▸ Exercise description:
In the entries that follow, copy exactly each line from the first through the line with "asynchronous active-low reset".

▸ Task input:
File: src/rtl/apb_master_ctrl.sv
// rtl/apb_master_ctrl.sv - APB3 initiator: one valid/ready command becomes one APB transfer with a held response
//
// Ports:
//   PCLK, PRESET_n                 clock, asynchronous active-low reset
//   cmd_valid/cmd_ready            command handshake (cmd_ready decodes IDLE)
//   cmd_write, cmd_addr, cmd_wdata command fields, latched on acceptance
//   rsp_valid/rsp_ready            response handshake, rsp_valid held until rsp_ready
//   rsp_rdata, rsp_err, rsp_timeout response fields, stable while rsp_valid
//   PSEL, PENABLE, PWRITE, PADDR,
//   PWDATA, PRDATA, PREADY, PSLVERR APB3 initiator interface

module apb_master_ctrl #(
    parameter int unsigned ADDR_WIDTH     = 8,
    parameter int unsigned DATA_WIDTH     = 8,
    parameter int unsigned TIMEOUT_CYCLES = 16
) (
    input  logic                  PCLK,
    input  logic                  PRESET_n,
    input  logic                  cmd_valid,
    output logic                  cmd_ready,
    input  logic                  cmd_write,
    input  logic [ADDR_WIDTH-1:0] cmd_addr,
    input  logic [DATA_WIDTH-1:0] cmd_wdata,
    output logic                  rsp_valid,
    input  logic                  rsp_ready,
    output logic [DATA_WIDTH-1:0] rsp_rdata,
    output logic                  rsp_err,
    output logic                  rsp_timeout,
    output logic                  PSEL,
    output logic                  PENABLE,
    output logic                  PWRITE,
    output logic [ADDR_WIDTH-1:0] PADDR,
    output logic [DATA_WIDTH-1:0] PWDATA,
    input  logic [DATA_WIDTH-1:0] PRDATA,
    input  logic                  PREADY,
    input  logic                  PSLVERR
);

    // Keep the wait counter at least one bit wide when the timeout is disabled.
    localparam int unsigned CNT_W = (TIMEOUT_CYCLES > 0) ? $clog2(TIMEOUT_CYCLES + 1) : 1;
    localparam logic [CNT_W-1:0] TO_VAL = CNT_W'(TIMEOUT_CYCLES);

    typedef enum logic [1:0] {
        IDLE   = 2'd0,
        SETUP  = 2'd1,
        ACCESS = 2'd2,
        RESP   = 2'd3
    } state_t;

    state_t           state_q;
    logic [CNT_W-1:0] wait_q;
    logic [CNT_W-1:0] wait_d;

    // Value the wait counter would take on this edge; the abort fires when it
    // lands on TIMEOUT_CYCLES, so the slave gets exactly that many unready edges.
    assign wait_d    = wait_q + CNT_W'(1);
    assign cmd_ready = (state_q == IDLE);

    always_ff @(posedge PCLK or negedge PRESET_n) begin
        if (!PRESET_n) begin
            state_q     <= IDLE;
            wait_q      <= '0;
            PSEL        <= 1'b0;
            PENABLE     <= 1'b0;
            PWRITE      <= 1'b0;
            PADDR       <= '0;
            PWDATA      <= '0;
            rsp_valid   <= 1'b0;
            rsp_rdata   <= '0;
            rsp_err     <= 1'b0;
            rsp_timeout <= 1'b0;
        end else begin
            case (state_q)
                IDLE: begin
                    if (cmd_valid) begin
                        state_q <= SETUP;
                        PSEL    <= 1'b1;
                        PENABLE <= 1'b0;
                        PWRITE  <= cmd_write;
                        PADDR   <= cmd_addr;
                        PWDATA  <= cmd_write ? cmd_wdata : '0;
                    end
                end
                SETUP: begin
                    state_q <= ACCESS;
                    PENABLE <= 1'b1;
                    wait_q  <= '0;
                end
                ACCESS: begin
                    // PREADY wins over a timeout landing on the same edge.
                    if (PREADY) begin
                        state_q     <= RESP;
                        PSEL        <= 1'b0;
                        PENABLE     <= 1'b0;
                        PWRITE      <= 1'b0;
                        PADDR       <= '0;
                        PWDATA      <= '0;
                        rsp_valid   <= 1'b1;
                        rsp_rdata   <= PWRITE ? '0 : PRDATA;
                        rsp_err     <= PSLVERR;
                        rsp_timeout <= 1'b0;
                    end else if ((TIMEOUT_CYCLES != 0) && (wait_d == TO_VAL)) begin
                        state_q     <= RESP;
                        PSEL        <= 1'b0;
                        PENABLE     <= 1'b0;
                        PWRITE      <= 1'b0;
                        PADDR       <= '0;
                        PWDATA      <= '0;
                        rsp_valid   <= 1'b1;
                        rsp_rdata   <= '0;
                        rsp_err     <= 1'b1;
                        rsp_timeout <= 1'b1;
                    end else if (TIMEOUT_CYCLES != 0) begin
                        wait_q <= wait_d;
                    end
                end
                RESP: begin
                    // Response fields are left as-is so they remain readable after the handshake.
                    if (rsp_ready) begin
                        state_q   <= IDLE;
                        rsp_valid <= 1'b0;
                    end
                end
                default: state_q <= IDLE;
            endcase
        end
    end

endmodule

File: config.mk
export PLATFORM = sky130hd
export DESIGN_NAME = apb_master_ctrl
export DESIGN_NICKNAME = d
export VERILOG_FILES = /design/src/rtl/apb_master_ctrl.sv
export SDC_FILE = /design/constraint.sdc
export NUM_CORES = 1
export LEC_CHECK = 0
export BUFFER_PORTS_ARGS = -buffer_cell sky130_fd_sc_hd__buf_2
export CAP_MARGIN = 15
export CORE_UTILIZATION = 30
export CTS_CLUSTER_SIZE = 30
export DETAILED_ROUTE_END_ITERATION = 12
export PLACE_DENSITY = 0.56
export SLEW_MARGIN = 20
export SYNTH_ARGS = -nofsm -noshare
export SYNTH_HDL_FRONTEND = slang
export SYNTH_SLANG_ARGS = --single-unit
File: constraint.sdc
create_clock -name PCLK -period 1.93 [get_ports PCLK]
set_input_delay 0.2895 -clock PCLK [delete_from_list [all_inputs] [get_ports PCLK]]
set_output_delay 0.2895 -clock PCLK [all_outputs]
set_load 0.02 [all_outputs]
Word level (Yosys, flattened, before mapping)
Index checks and enable logic that the tools add are counted.
{"block": "op_classes", "eq_ne": 9, "n_reduce_logical": 12, "n_addsub": 1, "muxes": 31}
{"op": "$mux W8", "count": 7}
{"op": "$pmux W8 S2", "count": 2}
{"op": "$reduce_and A3 Y1", "count": 5}
{"op": "$mux W1", "count": 10}
{"op": "$mux W5", "count": 2}
{"op": "$pmux W5 S2", "count": 1}
{"op": "$mux W2", "count": 4}
{"op": "$ne A2 B2 Y1 const B", "count": 4}
{"op": "$pmux W2 S4", "count": 1}
{"op": "$reduce_bool A2 Y1", "count": 4}
{"op": "$pmux W1 S2", "count": 3}
{"op": "$add A5 B1 Y5 const B", "count": 1}
{"op": "$eq A5 B5 Y1 const B", "count": 1}
{"op": "$eq A2 B2 Y1 const B", "count": 2}
{"op": "$ne A3 B3 Y1 const B", "count": 1}
{"op": "$pmux W1 S3", "count": 1}
{"op": "$reduce_bool A3 Y1", "count": 1}
{"op": "$eq A2 B1 Y1 const B", "count": 1}
{"op": "$logic_not A2 Y1", "count": 1}
{"op": "$reduce_and A2 Y1", "count": 1}
{"block": "totals", "out_inout_bits": 31, "wordCells": 64, "input_bits": 31, "reg_bits": 37}

Depth between registers and ports, before layout
Gate-level depths: netlist of the first run.
{"block": "logic_depth", "word_depth": 5, "depth_mapped": 8, "ltp_nobuf": 7}

Least setup slack after synthesis of the first run
OpenSTA, ideal clock, no wires.
{"block": "synth_timing", "kind": "register to register", "start": "reg state_q[0]", "end": "reg PADDR[0]", "arrival_ps": 1661, "setup_ps": 121, "stages_incl_launch_ff": 9, "t_required_ps": 1809, "path_slack_ps": 148, "n_path_buf": 1, "period_less_slack_ps": 1782, "path_cell_list": "dfrtp_1 -> inv_1 -> ha_1 -> nor2b_2 -> a211o_1 -> a21o_4 -> buf_4 -> nand2_1 -> o21ai_1"}
{"block": "synth_via", "elab_chain_len": 3, "elab_cells_between_ends": 7, "cone_classes": "eq/ne: 3; mux: 1; reduce/logical: 3"}
{"item": "start, declared", "line_no": "50", "rtl": "state_t state_q;"}
{"item": "start signal, assigned", "line_no": "61", "rtl": "state_q <= IDLE;"}
{"item": "start signal, assigned", "line_no": "76", "rtl": "state_q <= SETUP;"}
{"item": "start signal, assigned", "line_no": "85", "rtl": "state_q <= ACCESS;"}
{"item": "$eq A2 B2 Y1 / $logic_not A2 Y1 (equally long branches)", "line_no": "73", "rtl": "case (state_q)"}
{"item": "$ne A3 B3 Y1 (no line), or another cell as far along"}
{"item": "$reduce_and A3 Y1 (no line)"}
{"item": "end signal, assigned", "line_no": "80", "rtl": "PADDR <= cmd_addr;"}
{"item": "end, declared", "line_no": "32", "rtl": "output logic [ADDR_WIDTH-1:0] PADDR,"}
Parallel ways exist; a longest one is shown, timed or not.
A chain may end at the register's enable or synchronous reset.

Worst setup path after layout of the first run
{"block": "layout_timing", "start": "reg state_q[0]", "end": "reg PWDATA[0]"}
{"block": "layout_via", "elab_chain_len": 3, "elab_cells_between_ends": 7, "cone_classes": "eq/ne: 3; mux: 1; reduce/logical: 3"}
{"item": "$eq A2 B2 Y1 / $logic_not A2 Y1 (equally long branches)", "line_no": "73"}
{"item": "$ne A3 B3 Y1 (no line), or another cell as far along"}
{"item": "$reduce_and A3 Y1 (no line)"}
{"item": "end signal, assigned", "line_no": "81", "rtl": "PWDATA <= cmd_write ? cmd_wdata : '0;"}
{"item": "end, declared", "line_no": "33", "rtl": "output logic [DATA_WIDTH-1:0] PWDATA,"}
Parallel ways exist; a longest one is shown, timed or not.

==> flow_summary.ini, run 1 <==
[detailed_routing]
num_vias = 1340
drtIter0Drc = 78
avgViaCountPerCell = 4.39
totalWireLength_mm = 3.59
drc = 0
drtPass1Iterations = 4
wl_per_cell_um = 11.8
final_antenna_net_count = 0

[timing]
worstMarginPinSlew_ps = 541
maxSlewViolCount = 0
clock_skew_ps = 4.53
post-route-min-period_ps = 1790
maxSlewHeadroom_pct = 63.8
min_period_over_period_pct = 92.8
tns_ps = 0
hold_viol = 0
rsz0062_at_grt = no
holdWs_ps = 48.2
setup_viol = 0
fmax_mhz = 558

[clock_network]
ctsResizeCount = 0
clk_path_buf_depth = 2
cts_tree = done
clkTransAtPathRegs_ps = 70
cts.sinks = 37
hold_buffers = 0
post_cts_buffers = 0
cts-root-buf = clkbuf_8
htreeDepth = 2
cts_made_buffers = 5
clk_latency_ps = 280

[global_route]
grt_overflow = 0
grt_pass1_vias = 1267
antenna_found_initial = 0
grt_usage_pct = 13.0
grt_pass1_wl_mm = 5.98
grt_max_degree = 38

[layout]
num-nets-final = 269
fin_area_um2 = 2210
drive_above_1_share_pct = 37.3
n_antenna_cell = 0
synthToLayoutAreaGrowth_pct = 29.9

[synth]
synth_area_um2 = 1700
synth_cell_types = 33
synthCells = 163
yosys_register_bits = 37
yosysSeqAreaShare_pct = 54.4
syn_nets = 199
syn_avg_cell_area_um2 = 10.4
yosys_warnings = 0

[status]
status = completed

[floorplanning]
rows = 27
die_w_um = 77.3
io_pins = 62
die_y_um = 77.3
die-area_um2 = 5980
initial_core_util_pct = 31.1
fp.coreArea_um2 = 5470

[setup_path]
r2r_setup_slack_ps = 140
crit_fanout = 32
critPathKind = reg -> reg
cp-end-kind = flop
cp-start-kind = flop
required_ps = 2130
arrival_ps = 1990

[pwr]
leakage_nw = 1.14
peakVddDrop_mv = 0.561
powerDensity_nw_per_um2 = 1570

[placed_design]
place.gp.congestion = 0.734
post-dp-hpwl_mm = 2.69
place_area_um2 = 2120
portBuffers = 61

[run]
maxCapViolations = 0

[worst_hold_path]
hp-class = in -> async
layout make-up:
type / instances / area, µm²
Sequential cell: 37 / 926
Clock buffer: 7 / 86.3
Inverter: 8 / 30.0
Tap cell: 72 / 90.1
Timing Repair Buffer: 68 / 370
Fill cell: 556 / 3260
Multi-Input combinational cell: 113 / 708
placed cells by master (no fill, tap or decap), types with 2 or more instances in the layout:
cell,Yosys,routed
nor2_1,5,5
a21oi_1,5,5
ha_1,5,5
mux2_2,4,4
inv_1,8,8
clkbuf_8,0,6
dfrtp_1,37,37
a22oi_1,2,2
buf_2,0,61
buf_4,1,6
o21ai_0,6,6
nand3_1,3,3
a22o_1,8,8
nor2b_1,4,4
o21ai_1,13,13
nand2_1,36,36
nand2b_1,7,7
where the power goes:
| part | leakage (nW) | total [mW] | internal (mW) | switching, mW |
|---|---|---|---|---|
| combinational | 0.620 | 1.73 | 0.712 | 1.01 |
| clock | 0.0443 | 0.529 | 0.283 | 0.246 |
| sequential | 0.474 | 1.21 | 1.06 | 0.151 |
| total | 1.14 | 3.47 | 2.06 | 1.41 |
layer usage:
layer | vias up | wire [µm] | GRT usage, %
met5 | - | 0 | 0
li1 | 694 | - | -
met1 | 589 | 1850 | 18.1
met4 | 0 | 53 | 5.09
met3 | 5 | 270 | 4.52
met2 | 52 | 1410 | 18.3
Yosys cell counts, drive strengths merged:
library cell | count | area (µm²)
o21ba | 1 | 10.0
nor2b | 5 | 33.8
and4 | 1 | 8.76
o22ai | 1 | 6.26
clkbuf | 1 | 3.75
nor2 | 6 | 25.0
o21ai | 21 | 120
ha | 5 | 62.6
a22o | 8 | 70.1
nand2 | 36 | 135
a211oi | 1 | 7.51
a21oi | 5 | 25.0
buf | 4 | 33.8
a22oi | 2 | 15.0
a2bb2oi | 1 | 15.0
inv | 8 | 30.0
dfrtp | 37 | 926
a21o | 1 | 15.0
a211o | 1 | 8.76
and2 | 1 | 7.51
nor3b | 1 | 7.51
mux2i | 1 | 22.5
nand2b | 7 | 43.8
mux2 | 4 | 45.0
nand3 | 3 | 15.0
o311ai | 1 | 8.76
flip-flops by register name (all words and copies together) (netlist names), 2 cells and up:
| name | cells |
|---|---|
| state_q | 2 |
| PWDATA | 8 |
| PADDR | 8 |
| wait_q | 5 |
| rsp_rdata | 8 |
worst paths after layout:
path / from / endpoint / depth (start not counted)
min reg2reg: PWDATA[7] / PWDATA[7] / 2
min: PRESET_n / PADDR[7] / 2
max in group asynchronous: PRESET_n / PADDR[4] / 2
max reg2reg: state_q[0] / PWDATA[0] / 7
min in group PCLK: cmd_wdata[4] / PWDATA[4] / 3
max: state_q[0] / PWDATA[0] / 7
metrics by stage:
step                      power [mW]  std cells  setup WS, ps  util (%)
after floorplan                 2.45        163           148         -
after global placement          2.96        298           161      38.8
after CTS                       3.53        305           136      40.4
after detailed placement        2.98        298           126      38.8
final                           3.47        305           139      40.4
after global routing            3.77        305          28.9      40.4
logic make-up after synthesis:
group / share of synthesized area (%)
adder cells (fa/ha/maj): 3.68
AND/OR/NAND/NOR: 16.3
AO/OA/AOI/OAI: 17.7
multiplexers: 3.97
buffers and inverters: 3.97
flip-flops: 54.4
worst max-delay path, cell delays in order (launching register included):
cell	delay [ps]
dfrtp_1	370
inv_1	80
ha_1	240
nor2b_2	170
a211o_1	300
a21o_4	210
buf_12	160
o21ai_0	180
Power figures use the tool's default switching activity.
==> run 2, diff against run 1 <==
PLACE_DENSITY = 0.64   (was 0.56)
==> run 2 against run 1 <==
  * Combinational power about the same
  * Register-to-register slack barely moved
  * Non-clock buffer count did not move
  * Flip-flop and latch count stayed put
  * Critical path depth is 1 higher
  * Clock skew about the same
  * Utilization grew 0.27 points
  * Count of clock-buffer cells in the layout unchanged
  * First-iteration DRC count grew 21%
  * Sequential share of layout area fell by 0.28 points
  * Wire length fell by 1.9%
  * Maximum frequency is essentially flat
==> flow_summary.ini, run 2 (synthesis gave the netlist of run 1 again) <==
[status]
status = completed

[layout]
n_antenna_cell = 0
finalNonFillerCells = 306
fin_area_um2 = 2230
top_regs = PADDR x8, PWDATA x8, rsp_rdata x8
synthToLayoutAreaGrowth_pct = 30.8
num-nets-final = 269
final_cell_mix = 61 x buf_2, 37 x dfrtp_1, 36 x nand2_1
post-route-util_pct = 40.7
final_common_cell = buf_2
drive_above_1_share_pct = 38.0

[clock_network]
ctsResizeCount = 0
clkTransAtPathRegs_ps = 70
cts.sinks = 37
clk_latency_ps = 290
cts-root-buf = clkbuf_8
hold_buffers = 0
clk_path_buf_depth = 2
post_cts_buffers = 0
htreeDepth = 2
cts_made_buffers = 5
cts_tree = done

[setup_path]
crit_buf_inv = 2
required_ps = 2100
cpPeakStageDelay_ps = 380
cpMaxStageDelayCell = dfrtp_1
cp-start-kind = flop
critPathKind = reg -> reg
crit_fanout = 33
arrival_ps = 1960
cp-end-kind = flop
cp_cell_sequence = inv_1, ha_1, nor2b_2, a211o_1, a21o_4, buf_12, nand2_1, o21ai_0
critPathTopFamily = compound AO/OA/AOI/OAI gates

[timing]
hold_viol = 0
post-route-min-period_ps = 1790
maxSlewHeadroom_pct = 62.9
holdWs_ps = 39.3
worstMarginPinSlew_ps = 555
clock_skew_ps = 4.28
tns_ps = 0
min_period_over_period_pct = 92.8
fin_ws_ps = 139
fmax_mhz = 558
setup_viol = 0
rsz0062_at_grt = no
maxSlewViolCount = 0

[detailed_routing]
avgViaCountPerCell = 4.48
drc = 0
drtPass1Iterations = 4
drtIter0Drc = 94
wl_per_cell_um = 11.5
num_vias = 1372
totalWireLength_mm = 3.52
final_antenna_net_count = 0

[global_route]
grt_pass1_vias = 1313
grt_max_degree = 38
grt_overflow = 0
grt_usage_pct = 12.9
antenna_found_initial = 0
grt_pass1_wl_mm = 6.00

[placed_design]
portBuffers = 61
place_area_um2 = 2120
placedCellCount = 298
dpl_worst_slack_ps = 141
post-dp-hpwl_mm = 2.63
place.gp.congestion = 0.726

[pwr]
leakage_nw = 1.15
peakVddDrop_mv = 0.645
power_mw = 3.52
powerDensity_nw_per_um2 = 1580

[worst_hold_path]
hp-class = in -> async

[run]
maxCapViolations = 0

[floorplanning]
io_pins = 62
die_w_um = 77.3
rows = 27
initial_core_util_pct = 31.1
die_y_um = 77.3
fp.coreArea_um2 = 5470
die-area_um2 = 5980
[run 2: cell count changes in the layout (fill, tap and decap cells not counted)]
cell      delta
clkinv_2     +1
clkbuf_8     +1
clkbuf_1     -1
[run 2: power by group]
group | total, mW | internal [mW] | switching (mW)
clock network | 0.592 | 0.323 | 0.269
logic | 1.71 | 0.709 | 1.01
registers | 1.22 | 1.06 | 0.153
total | 3.52 | 2.09 | 1.43
[run 2: layout make-up]
class,instances,area [µm²]
Inverter,8,30.0
Sequential cell,37,926
Clock inverter,1,5.00
Clock buffer,7,96.3
Fill cell,558,3250
Tap cell,72,90.1
Multi-Input combinational cell,113,708
Timing Repair Buffer,68,370
[run 2: per-layer routing]
metal	vias up	GRT usage [%]	share of wire, %	routed length [µm]
met5	-	0	0	0
met4	0	5.09	1.6	55
li1	698	-	-	-
met1	626	16.9	48	1710
met2	42	19.7	44	1570
met3	6	3.93	5.5	194
[run 2: path summary, 6_finish.rpt]
| kind | cells past startpoint | startpoint | to | slack [ps] |
|---|---|---|---|---|
| setup reg to reg | 8 | state_q[0] | PWDATA[2] | 140 |
| setup / recovery | 8 | state_q[0] | PWDATA[2] | 140 |
| max in group asynchronous | 2 | PRESET_n | PWRITE | 1560 |
| hold reg to reg | 2 | PWDATA[0] | PWDATA[0] | 480 |
| hold / removal | 2 | PRESET_n | PADDR[1] | 40 |
| min in group PCLK | 2 | PRDATA[6] | rsp_rdata[6] | 230 |
==> run 3, diff against run 2 <==
CAP_MARGIN = 40   (was 15)
MAX_ROUTING_LAYER = met4   (was not set)
PLACE_DENSITY = not set   (was 0.64)
PLACE_DENSITY_LB_ADDON = 0.3   (was not set)
==> run 3 against run 2 <==
  * Combinational power is 2% higher
  * Clock skew is 1.5 ps higher
  * Via count is 0.58% higher
  * Sequential share of layout area is 0.16 points lower
  * Largest cell class unchanged
  * Highest routed layer unchanged
==> flow_summary.ini, run 3 (synthesis gave the netlist of run 1 again) <==
[setup_path]
cp-start-kind = flop
critPathKind = reg -> reg
reg2reg_to = PADDR[7]
r2r_start = state_q[0]
cp-end-kind = flop
arrival_ps = 1960
r2r_setup_slack_ps = 140
required_ps = 2100
reg2regPathDepth = 8
crit_fanout = 22

[layout]
final_cell_mix = 61 x buf_2, 37 x dfrtp_1, 35 x nand2_1
nFillCells = 566
final_common_cell = buf_2
n_antenna_cell = 0
synthToLayoutAreaGrowth_pct = 31.3
top_regs = PADDR x8, PWDATA x8, rsp_rdata x8
finalNonFillerCells = 307
fin_area_um2 = 2230
num-nets-final = 271
drive_above_1_share_pct = 39.1

[worst_hold_path]
hp-class = in -> async

[timing]
fin_ws_ps = 135
maxSlewHeadroom_pct = 63.7
maxSlewViolCount = 0
rsz0062_at_grt = no
setup_viol = 0
holdWs_ps = 36.3
hold_viol = 0
tns_ps = 0
fmax_mhz = 557
post-route-min-period_ps = 1790
worstMarginPinSlew_ps = 542
min_period_over_period_pct = 93.0
clock_skew_ps = 5.79

[placed_design]
post-dp-hpwl_mm = 2.83
place_area_um2 = 2140
dpl_worst_slack_ps = 109
placedCellCount = 300
place.gp.congestion = 0.798
portBuffers = 61

[global_route]
grt_overflow = 0
grt_pass1_vias = 1367
grt_max_degree = 38
grt_usage_pct = 14.7
antenna_found_initial = 0
grt_pass1_wl_mm = 6.57

[pwr]
swShare_pct = 41.1
leakage_nw = 1.15
peakVddDrop_mv = 0.564
seqPwrFrac_pct = 34.7
clockPowerShare_pct = 15.5
p_switching_mw = 1.45
powerDensity_nw_per_um2 = 1580
internal_power_mw = 2.07
comb_power_share_pct = 49.7

[clock_network]
clkTransAtPathRegs_ps = 70
clk_latency_ps = 290
cts.sinks = 37
cts_made_buffers = 5
cts-root-buf = clkbuf_8
cts_tree = done
htreeDepth = 2
hold_buffers = 0
clk_path_buf_depth = 2

[status]
status = completed

[detailed_routing]
drtPass1Iterations = 4
avgViaCountPerCell = 4.50
final_antenna_net_count = 0
drtIter0Drc = 86
wl_per_cell_um = 12.3
totalWireLength_mm = 3.77
num_vias = 1380
drc = 0

[floorplanning]
fp.coreArea_um2 = 5470
rows = 27
die_w_um = 77.3
io_pins = 62
die-area_um2 = 5980
initial_core_util_pct = 31.1
die_y_um = 77.3

[run]
maxCapViolations = 0
## run 3: worst max path at each step
stage          slack, ps  startpoint        to  cells after the start
2_1_floorplan        150  state_q[0]  PADDR[0]                      8
3_3_place_gp         190  state_q[0]  PADDR[7]                      8
3_5_place_dp         110  state_q[0]  PADDR[7]                      8
4_1_cts               70  state_q[0]  PADDR[7]                      8
5_1_grt               20  state_q[1]  PADDR[7]                      8
6_report             140  state_q[0]  PADDR[7]                      8
## run 3: repair_timing
action                                  4_1_cts  5_1_grt
setup buffers                                 0        0
hold endpoints to repair                      0        0
resized for setup                             0        2
endpoints found under the setup margin        0        1
## run 3: final cells by class
type	instances	area [µm²]	share of cell area (%)
Multi-Input combinational cell	113	713	31.9
Tap cell	72	90.1	4.03
Timing Repair Buffer	70	385	17.2
Inverter	8	30.0	1.34
Clock inverter	1	7.51	0.336
Sequential cell	37	926	41.4
Clock buffer	6	82.6	3.70
## run 3: critical path, stage by stage, from the launching register on
cell	delay (ps)
dfrtp_1	370
inv_1	80
ha_2	210
nor2b_2	160
a211o_1	290
a21o_4	240
buf_12	160
nand2_1	80
o21ai_1	80
## run 3: per-layer routing
metal	up-vias	global-route usage, %	part of all wire, %
li1	701	-	-
met1	625	19.6	50
met2	49	20.3	42
met3	5	5.36	6.3
met4	0	5.66	1.7
met5	-	-	0
## run 3: through the flow
step	util (%)	total power [mW]
after global routing	40.8	3.83
final	40.8	3.52
after CTS	40.7	3.58
after floorplan	-	2.45
after detailed placement	39.1	3.01
after global placement	39.1	2.98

▸ The answer:
File: src/rtl/apb_master_ctrl.sv
// rtl/apb_master_ctrl.sv - APB3 initiator: one valid/ready command becomes one APB transfer with a held response
//
// Ports:
//   PCLK, PRESET_n                 clock, asynchronous active-low reset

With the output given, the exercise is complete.